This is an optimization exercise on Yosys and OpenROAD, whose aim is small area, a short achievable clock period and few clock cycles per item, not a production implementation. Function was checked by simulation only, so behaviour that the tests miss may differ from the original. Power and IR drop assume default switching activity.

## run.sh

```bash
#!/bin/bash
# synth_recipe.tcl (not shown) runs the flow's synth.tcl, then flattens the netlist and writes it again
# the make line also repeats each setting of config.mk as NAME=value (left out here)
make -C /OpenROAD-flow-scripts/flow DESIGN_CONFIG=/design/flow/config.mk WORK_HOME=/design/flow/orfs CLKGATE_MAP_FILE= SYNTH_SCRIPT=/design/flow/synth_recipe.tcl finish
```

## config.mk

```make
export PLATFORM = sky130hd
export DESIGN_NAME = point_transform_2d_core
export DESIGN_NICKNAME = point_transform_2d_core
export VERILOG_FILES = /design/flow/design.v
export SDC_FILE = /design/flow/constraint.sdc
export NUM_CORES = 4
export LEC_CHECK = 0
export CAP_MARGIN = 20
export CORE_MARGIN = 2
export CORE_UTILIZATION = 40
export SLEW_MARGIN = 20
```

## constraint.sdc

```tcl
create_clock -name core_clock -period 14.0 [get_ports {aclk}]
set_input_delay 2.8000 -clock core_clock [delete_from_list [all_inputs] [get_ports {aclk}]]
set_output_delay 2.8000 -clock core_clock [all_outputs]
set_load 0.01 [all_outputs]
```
--
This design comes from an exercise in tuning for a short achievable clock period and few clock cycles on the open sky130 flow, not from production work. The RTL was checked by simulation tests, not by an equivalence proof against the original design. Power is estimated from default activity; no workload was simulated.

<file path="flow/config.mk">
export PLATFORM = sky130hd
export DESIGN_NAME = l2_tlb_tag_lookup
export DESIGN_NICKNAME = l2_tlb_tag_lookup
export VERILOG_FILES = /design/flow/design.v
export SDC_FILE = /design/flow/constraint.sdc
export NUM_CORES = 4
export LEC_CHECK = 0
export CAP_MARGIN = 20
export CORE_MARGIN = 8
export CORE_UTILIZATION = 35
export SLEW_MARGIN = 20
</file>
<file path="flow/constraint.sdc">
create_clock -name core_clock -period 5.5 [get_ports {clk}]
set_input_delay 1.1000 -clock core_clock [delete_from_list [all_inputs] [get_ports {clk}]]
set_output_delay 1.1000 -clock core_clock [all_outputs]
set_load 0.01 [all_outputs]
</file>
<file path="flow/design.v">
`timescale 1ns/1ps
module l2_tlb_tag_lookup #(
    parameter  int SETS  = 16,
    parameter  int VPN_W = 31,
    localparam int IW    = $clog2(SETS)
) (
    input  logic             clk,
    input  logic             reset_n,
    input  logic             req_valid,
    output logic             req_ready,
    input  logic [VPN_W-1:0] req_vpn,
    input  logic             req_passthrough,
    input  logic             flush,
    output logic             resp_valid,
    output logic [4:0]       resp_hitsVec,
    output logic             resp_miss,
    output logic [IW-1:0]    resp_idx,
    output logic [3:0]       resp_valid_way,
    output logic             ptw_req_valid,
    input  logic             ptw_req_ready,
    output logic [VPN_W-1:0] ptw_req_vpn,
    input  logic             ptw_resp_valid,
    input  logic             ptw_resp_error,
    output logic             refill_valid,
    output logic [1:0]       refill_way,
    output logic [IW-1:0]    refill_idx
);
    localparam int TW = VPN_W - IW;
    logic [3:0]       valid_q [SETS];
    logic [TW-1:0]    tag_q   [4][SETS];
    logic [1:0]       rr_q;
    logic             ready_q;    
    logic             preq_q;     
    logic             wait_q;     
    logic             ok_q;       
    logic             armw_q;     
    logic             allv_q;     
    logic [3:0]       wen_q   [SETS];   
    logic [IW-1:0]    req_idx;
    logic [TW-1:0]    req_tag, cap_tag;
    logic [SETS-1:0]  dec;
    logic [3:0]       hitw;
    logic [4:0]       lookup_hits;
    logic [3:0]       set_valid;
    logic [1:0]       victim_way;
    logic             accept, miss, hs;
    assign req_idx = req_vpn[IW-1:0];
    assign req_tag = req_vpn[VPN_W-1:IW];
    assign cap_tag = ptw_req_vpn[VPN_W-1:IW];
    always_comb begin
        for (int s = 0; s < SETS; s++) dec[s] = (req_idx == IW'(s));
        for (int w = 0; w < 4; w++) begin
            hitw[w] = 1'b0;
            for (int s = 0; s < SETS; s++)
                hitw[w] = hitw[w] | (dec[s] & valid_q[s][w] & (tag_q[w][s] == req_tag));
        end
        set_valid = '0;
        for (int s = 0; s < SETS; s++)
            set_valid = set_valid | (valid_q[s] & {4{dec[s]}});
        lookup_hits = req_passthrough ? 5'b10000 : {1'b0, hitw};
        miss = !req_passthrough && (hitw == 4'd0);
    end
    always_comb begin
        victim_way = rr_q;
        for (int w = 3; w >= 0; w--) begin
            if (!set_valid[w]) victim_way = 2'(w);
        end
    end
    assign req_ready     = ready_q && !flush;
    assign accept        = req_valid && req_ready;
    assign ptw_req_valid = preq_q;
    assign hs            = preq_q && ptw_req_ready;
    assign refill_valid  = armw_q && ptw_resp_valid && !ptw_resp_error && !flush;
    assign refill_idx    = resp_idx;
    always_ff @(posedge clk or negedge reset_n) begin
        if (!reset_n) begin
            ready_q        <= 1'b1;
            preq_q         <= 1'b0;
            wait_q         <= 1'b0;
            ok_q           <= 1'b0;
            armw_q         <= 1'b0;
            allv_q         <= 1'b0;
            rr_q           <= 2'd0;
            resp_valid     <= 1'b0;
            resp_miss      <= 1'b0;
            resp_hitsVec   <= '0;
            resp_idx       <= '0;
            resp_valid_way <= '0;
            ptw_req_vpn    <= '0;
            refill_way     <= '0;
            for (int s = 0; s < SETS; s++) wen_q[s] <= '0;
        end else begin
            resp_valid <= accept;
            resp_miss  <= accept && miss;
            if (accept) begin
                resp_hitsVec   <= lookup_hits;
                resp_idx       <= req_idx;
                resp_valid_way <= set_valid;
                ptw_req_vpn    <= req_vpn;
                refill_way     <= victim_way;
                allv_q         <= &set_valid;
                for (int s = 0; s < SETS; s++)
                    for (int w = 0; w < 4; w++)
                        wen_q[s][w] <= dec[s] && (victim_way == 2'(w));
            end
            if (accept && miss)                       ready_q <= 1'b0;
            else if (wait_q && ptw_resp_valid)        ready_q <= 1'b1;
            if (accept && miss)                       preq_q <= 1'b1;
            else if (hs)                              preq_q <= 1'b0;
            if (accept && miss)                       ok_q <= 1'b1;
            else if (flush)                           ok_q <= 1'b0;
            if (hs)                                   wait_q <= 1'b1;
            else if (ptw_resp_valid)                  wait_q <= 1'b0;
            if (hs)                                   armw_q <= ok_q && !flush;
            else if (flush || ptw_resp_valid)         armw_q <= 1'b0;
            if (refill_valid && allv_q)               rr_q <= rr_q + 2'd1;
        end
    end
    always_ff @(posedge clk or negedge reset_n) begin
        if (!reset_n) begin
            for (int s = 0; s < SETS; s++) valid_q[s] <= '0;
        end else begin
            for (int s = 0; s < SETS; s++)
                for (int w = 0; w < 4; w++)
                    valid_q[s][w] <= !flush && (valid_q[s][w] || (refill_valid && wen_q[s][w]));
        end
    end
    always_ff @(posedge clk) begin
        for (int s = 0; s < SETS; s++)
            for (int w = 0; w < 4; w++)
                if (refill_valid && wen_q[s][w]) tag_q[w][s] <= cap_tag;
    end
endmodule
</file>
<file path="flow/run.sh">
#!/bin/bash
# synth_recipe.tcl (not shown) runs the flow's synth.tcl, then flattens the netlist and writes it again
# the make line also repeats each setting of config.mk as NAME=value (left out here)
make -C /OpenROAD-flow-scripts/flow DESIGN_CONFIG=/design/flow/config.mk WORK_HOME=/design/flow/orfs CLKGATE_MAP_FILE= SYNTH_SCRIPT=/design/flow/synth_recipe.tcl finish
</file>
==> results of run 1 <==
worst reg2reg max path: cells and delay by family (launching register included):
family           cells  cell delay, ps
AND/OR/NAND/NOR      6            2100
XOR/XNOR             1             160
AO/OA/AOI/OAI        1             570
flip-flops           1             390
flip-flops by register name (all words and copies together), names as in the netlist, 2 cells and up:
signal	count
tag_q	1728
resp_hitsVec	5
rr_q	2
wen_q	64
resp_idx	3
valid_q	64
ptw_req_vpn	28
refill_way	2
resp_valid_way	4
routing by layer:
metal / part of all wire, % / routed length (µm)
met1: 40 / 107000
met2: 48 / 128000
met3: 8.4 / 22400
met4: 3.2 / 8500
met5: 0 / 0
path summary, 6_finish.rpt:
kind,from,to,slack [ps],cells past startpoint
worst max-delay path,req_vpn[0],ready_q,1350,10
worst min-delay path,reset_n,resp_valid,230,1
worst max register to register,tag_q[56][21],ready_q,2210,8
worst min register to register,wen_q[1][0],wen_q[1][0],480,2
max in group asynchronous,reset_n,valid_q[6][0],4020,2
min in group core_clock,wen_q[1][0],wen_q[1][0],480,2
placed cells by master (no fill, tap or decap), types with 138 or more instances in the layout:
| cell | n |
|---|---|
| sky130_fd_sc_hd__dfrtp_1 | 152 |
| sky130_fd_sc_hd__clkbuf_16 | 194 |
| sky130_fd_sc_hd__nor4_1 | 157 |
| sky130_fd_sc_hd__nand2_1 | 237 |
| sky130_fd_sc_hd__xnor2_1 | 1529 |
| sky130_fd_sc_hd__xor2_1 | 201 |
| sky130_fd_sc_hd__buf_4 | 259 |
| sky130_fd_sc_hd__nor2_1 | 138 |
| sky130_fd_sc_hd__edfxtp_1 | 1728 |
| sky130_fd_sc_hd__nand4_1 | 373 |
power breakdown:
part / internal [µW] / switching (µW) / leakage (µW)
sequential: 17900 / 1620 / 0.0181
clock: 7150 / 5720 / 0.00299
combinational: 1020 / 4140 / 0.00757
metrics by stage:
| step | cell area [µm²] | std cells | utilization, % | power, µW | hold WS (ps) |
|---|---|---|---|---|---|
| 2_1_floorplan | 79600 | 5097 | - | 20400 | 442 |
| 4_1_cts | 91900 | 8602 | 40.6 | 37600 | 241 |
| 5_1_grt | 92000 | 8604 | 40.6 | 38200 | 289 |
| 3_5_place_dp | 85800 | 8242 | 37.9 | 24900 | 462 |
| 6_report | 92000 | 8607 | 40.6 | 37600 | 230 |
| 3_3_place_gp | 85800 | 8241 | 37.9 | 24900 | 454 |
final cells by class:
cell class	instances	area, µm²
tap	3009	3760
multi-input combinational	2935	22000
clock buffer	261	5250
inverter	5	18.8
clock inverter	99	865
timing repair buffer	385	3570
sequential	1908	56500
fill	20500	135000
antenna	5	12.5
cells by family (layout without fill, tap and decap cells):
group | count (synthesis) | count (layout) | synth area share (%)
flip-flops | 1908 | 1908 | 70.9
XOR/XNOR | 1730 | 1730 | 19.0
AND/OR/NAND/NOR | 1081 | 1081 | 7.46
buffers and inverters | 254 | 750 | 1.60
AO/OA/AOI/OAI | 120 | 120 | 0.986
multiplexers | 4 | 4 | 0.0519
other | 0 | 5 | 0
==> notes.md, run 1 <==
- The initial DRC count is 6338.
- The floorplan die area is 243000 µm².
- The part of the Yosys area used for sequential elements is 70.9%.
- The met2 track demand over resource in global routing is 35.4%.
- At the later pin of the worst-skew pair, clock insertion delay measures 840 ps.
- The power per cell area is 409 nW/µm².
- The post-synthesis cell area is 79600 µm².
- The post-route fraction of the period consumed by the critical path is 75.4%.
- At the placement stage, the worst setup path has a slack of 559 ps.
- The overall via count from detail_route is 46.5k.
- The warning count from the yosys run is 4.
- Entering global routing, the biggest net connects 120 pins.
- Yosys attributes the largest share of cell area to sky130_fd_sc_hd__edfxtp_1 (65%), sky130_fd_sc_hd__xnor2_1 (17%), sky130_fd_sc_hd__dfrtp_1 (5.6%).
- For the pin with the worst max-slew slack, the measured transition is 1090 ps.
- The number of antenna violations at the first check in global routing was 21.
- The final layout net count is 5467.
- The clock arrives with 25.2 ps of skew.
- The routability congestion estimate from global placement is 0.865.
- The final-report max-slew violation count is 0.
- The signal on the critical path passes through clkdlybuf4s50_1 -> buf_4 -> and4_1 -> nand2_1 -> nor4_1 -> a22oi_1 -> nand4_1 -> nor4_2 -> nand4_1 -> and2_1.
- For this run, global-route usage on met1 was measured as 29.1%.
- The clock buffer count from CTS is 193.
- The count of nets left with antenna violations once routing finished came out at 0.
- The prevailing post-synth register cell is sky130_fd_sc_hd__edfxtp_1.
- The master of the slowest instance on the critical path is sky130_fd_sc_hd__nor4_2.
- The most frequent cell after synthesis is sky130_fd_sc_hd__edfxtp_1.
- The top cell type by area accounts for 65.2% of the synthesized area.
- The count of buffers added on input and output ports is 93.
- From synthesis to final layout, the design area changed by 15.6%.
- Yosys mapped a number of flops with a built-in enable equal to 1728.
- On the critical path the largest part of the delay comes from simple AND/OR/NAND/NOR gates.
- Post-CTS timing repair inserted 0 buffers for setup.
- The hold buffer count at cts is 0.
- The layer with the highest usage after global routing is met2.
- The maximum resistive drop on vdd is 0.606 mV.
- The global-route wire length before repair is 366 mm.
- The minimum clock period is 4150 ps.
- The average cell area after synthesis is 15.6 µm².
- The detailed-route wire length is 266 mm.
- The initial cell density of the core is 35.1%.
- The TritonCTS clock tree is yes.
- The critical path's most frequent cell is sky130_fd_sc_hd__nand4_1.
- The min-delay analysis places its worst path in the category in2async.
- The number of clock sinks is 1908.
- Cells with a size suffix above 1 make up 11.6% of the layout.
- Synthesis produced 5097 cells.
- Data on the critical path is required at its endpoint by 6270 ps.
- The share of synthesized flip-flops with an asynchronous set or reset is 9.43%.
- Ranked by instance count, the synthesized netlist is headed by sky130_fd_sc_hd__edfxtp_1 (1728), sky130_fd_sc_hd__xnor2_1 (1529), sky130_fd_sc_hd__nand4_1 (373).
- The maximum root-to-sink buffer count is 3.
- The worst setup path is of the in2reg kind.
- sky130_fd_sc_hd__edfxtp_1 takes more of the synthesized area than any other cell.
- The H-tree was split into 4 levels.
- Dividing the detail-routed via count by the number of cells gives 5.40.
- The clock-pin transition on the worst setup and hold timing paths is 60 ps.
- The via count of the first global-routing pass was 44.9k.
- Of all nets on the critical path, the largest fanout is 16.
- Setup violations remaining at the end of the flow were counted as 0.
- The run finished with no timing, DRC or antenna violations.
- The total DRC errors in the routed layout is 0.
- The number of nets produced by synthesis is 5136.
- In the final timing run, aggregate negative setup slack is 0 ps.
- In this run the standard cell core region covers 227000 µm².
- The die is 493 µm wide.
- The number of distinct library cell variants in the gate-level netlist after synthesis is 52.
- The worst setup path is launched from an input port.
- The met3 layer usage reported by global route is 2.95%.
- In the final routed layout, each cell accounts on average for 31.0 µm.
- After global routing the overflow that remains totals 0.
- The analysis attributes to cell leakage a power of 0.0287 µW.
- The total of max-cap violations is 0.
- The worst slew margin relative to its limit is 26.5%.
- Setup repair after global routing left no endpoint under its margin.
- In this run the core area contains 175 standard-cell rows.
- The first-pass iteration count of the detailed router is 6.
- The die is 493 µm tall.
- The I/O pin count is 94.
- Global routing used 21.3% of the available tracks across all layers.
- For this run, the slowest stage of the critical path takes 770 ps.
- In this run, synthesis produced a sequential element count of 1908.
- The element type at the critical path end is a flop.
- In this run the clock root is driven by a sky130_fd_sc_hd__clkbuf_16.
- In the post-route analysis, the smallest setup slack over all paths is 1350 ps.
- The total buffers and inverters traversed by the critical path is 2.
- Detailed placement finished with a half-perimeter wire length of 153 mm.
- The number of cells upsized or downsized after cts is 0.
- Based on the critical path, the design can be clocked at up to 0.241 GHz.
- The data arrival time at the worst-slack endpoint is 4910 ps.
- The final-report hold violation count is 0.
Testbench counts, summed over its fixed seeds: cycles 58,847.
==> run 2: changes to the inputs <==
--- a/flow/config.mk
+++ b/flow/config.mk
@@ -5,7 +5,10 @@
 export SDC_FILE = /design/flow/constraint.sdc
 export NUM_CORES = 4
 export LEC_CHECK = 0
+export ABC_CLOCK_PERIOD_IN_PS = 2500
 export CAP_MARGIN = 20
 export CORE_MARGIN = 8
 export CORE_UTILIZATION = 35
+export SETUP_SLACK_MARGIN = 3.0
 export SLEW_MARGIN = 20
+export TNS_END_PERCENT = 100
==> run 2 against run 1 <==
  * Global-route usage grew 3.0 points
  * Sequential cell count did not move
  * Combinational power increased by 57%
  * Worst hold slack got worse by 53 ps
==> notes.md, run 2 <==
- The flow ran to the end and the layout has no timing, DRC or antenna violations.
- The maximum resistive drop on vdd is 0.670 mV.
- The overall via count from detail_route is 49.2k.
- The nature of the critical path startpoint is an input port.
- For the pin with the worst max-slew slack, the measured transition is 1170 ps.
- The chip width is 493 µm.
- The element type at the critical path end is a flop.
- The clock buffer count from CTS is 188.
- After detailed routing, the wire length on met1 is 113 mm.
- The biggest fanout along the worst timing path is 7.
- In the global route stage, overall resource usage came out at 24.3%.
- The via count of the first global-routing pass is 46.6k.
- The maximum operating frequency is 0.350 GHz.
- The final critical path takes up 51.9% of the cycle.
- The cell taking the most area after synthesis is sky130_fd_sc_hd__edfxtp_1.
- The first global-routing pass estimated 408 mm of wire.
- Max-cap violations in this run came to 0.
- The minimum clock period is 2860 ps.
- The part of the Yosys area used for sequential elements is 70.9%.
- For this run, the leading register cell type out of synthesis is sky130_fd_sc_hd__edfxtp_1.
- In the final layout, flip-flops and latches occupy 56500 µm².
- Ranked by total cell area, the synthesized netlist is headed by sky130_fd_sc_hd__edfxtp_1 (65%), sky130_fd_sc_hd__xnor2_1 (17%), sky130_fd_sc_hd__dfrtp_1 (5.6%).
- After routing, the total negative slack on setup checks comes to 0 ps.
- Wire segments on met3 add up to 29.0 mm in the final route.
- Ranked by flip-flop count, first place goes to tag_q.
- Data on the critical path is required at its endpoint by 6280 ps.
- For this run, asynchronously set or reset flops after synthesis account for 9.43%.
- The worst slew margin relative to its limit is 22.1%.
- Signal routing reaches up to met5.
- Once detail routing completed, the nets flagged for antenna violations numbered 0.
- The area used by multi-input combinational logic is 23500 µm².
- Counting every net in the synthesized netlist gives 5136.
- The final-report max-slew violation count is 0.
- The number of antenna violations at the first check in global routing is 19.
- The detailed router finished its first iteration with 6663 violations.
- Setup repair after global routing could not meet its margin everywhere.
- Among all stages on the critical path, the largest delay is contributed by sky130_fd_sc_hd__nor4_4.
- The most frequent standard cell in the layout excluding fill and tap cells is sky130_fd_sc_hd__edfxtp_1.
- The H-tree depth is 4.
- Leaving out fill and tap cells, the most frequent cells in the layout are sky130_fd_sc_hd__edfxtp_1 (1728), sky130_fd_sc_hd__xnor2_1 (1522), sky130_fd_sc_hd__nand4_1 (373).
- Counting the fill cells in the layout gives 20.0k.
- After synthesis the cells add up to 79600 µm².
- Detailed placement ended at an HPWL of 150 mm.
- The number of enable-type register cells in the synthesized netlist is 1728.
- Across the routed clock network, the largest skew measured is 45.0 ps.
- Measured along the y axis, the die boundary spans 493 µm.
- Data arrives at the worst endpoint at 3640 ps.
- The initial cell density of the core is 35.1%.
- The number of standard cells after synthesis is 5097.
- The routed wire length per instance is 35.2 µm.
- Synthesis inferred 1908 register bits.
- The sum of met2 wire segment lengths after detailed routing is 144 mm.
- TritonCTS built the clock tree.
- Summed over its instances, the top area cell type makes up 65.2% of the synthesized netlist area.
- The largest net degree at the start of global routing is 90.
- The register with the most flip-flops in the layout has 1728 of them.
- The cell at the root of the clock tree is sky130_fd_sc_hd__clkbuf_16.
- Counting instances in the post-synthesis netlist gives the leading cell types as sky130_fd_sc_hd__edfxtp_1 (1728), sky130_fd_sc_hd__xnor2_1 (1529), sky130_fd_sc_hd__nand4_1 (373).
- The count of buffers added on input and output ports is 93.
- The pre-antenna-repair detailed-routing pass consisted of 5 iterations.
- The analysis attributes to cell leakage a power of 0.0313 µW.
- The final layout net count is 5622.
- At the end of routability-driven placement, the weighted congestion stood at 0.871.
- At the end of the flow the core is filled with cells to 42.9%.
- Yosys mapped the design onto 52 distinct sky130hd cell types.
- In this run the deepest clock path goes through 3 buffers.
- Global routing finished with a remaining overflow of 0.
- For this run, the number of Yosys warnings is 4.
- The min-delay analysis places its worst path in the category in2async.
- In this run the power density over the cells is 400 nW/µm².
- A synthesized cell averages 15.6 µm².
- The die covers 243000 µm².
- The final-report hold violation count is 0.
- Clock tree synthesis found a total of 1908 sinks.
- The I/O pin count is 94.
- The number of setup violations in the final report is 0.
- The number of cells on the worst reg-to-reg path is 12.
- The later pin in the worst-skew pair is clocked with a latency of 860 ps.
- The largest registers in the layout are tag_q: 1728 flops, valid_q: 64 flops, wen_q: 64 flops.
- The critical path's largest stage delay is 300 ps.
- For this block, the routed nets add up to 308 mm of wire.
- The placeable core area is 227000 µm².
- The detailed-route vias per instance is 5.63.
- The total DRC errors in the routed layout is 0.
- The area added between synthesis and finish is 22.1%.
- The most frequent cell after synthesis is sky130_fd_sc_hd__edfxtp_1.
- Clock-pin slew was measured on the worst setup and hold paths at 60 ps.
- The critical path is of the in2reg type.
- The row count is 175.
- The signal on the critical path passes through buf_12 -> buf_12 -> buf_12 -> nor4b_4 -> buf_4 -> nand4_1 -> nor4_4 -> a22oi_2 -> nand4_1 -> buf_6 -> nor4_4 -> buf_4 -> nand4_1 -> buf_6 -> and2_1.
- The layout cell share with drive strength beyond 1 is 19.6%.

» **What needs to be done**: Please, from the material above, copy only the lines from the line with "- At the end of routability-driven" up to and including the line with "- For this run, the number", exactly as written.

» **Result below**:
- At the end of routability-driven placement, the weighted congestion stood at 0.871.
- At the end of the flow the core is filled with cells to 42.9%.
- Yosys mapped the design onto 52 distinct sky130hd cell types.
- In this run the deepest clock path goes through 3 buffers.
- Global routing finished with a remaining overflow of 0.
- For this run, the number of Yosys warnings is 4.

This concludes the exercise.